Luca Ceriscioli, governatore della Regione Marche: “Il desiderio è poter utilizzare aziende come questa e come quelle marchigiane che sono fiore all’occhiello. Spesso si parla male delle municipalizzate mentre secondo me il trasporto pubblico rappresenta l’opposto e dove gli utili sono reinvestiti. Con le remunerazioni chilometriche che hanno queste aziende credo che poche altre aziende italiane sarebbero in grado di offrire servizi. E’ un modo di interpretare il lavoro con dedizione. Il trasporto pubblico locale (TPL) è essenziale per molte persone, da qualità all’ambiente, serve al turismo e ai servizi fondamentali come le scuole, è un servizio sociale perché vicino agli anziani o a persone con mobilità ridotta”.

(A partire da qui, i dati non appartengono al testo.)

`config.mk`:
```
export PLATFORM = sky130hd
export DESIGN_NAME = mem_arbiter
export DESIGN_NICKNAME = d
export VERILOG_FILES = /design/src/rtl/mem_arbiter.sv
export SDC_FILE = /design/constraint.sdc
export NUM_CORES = 1
export LEC_CHECK = 0
export BUFFER_PORTS_ARGS = -buffer_cell sky130_fd_sc_hd__buf_2
export CORE_ASPECT_RATIO = 0.8
export CORE_UTILIZATION = 45
export CTS_CLUSTER_DIAMETER = 60
export DETAILED_ROUTE_END_ITERATION = 16
export PLACE_DENSITY = 0.79
export SYNTH_ARGS = -nofsm -noshare
export SYNTH_HDL_FRONTEND = slang
export SYNTH_SLANG_ARGS = --single-unit
```
`constraint.sdc`:
```
create_clock -name clk -period 2.1 [get_ports clk]
set_input_delay 0.42 -clock clk [delete_from_list [all_inputs] [get_ports clk]]
set_output_delay 0.42 -clock clk [all_outputs]
set_load 0.01 [all_outputs]
```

Azionista di maggioranza è la Provincia di Fermo: “Complimenti alla gestione della Steat – ha detto la presidente Moira Canigola – che offre un servizio importante dalle montagne al mare e che rende possibile l’accesso alla scuola. Serve anche a chi ha difficoltà a spostarsi. La Steat ha coniugato anche l’innovazione con lo sviluppo di bus a doppio sistema di alimentazione e da circa un mese, su alcuni mezzi, ci sono sistemi di controllo video di sicurezza”.

Azionista di minoranza è il Comune di Fermo: “Passo in avanti che è stato fatto, e con Steat stiamo cercando di raggiungere altri traguardi, come il bus navetta per il centro storico già attivato. Prossimo passo sarà rendere il terminal un vero terminal, oltre a divenire il punto di partenza della risalita meccanizzata, infatti, sarà biglietteria e area di accoglienza con informazioni sui servizi Steat. Con i fondi in arrivo in città con il bando per le periferie, inoltre, dobbiamo implementare il servizio di collegamento con Lido Tre Archi”.

Presenti, oltre al presidente Steat Fabiano Alessandrini anche il governatore delle Marche, Luca Ceriscioli, presidente e vice della Provincia di Fermo, Moira Canigola e Stefano Pompozzi, l’assessore regionale Fabrizio Cesetti, il consigliere regionale Francesco Giacinti, il sindaco di Fermo Paolo Calcinaro e l’assessore ai Lavori Pubblici, Ingrid Luciani, il sindaco di Porto Sant’Elpidio Nazareno Franchellucci e il presidente della Camera di Commercio, Graziano di Battista.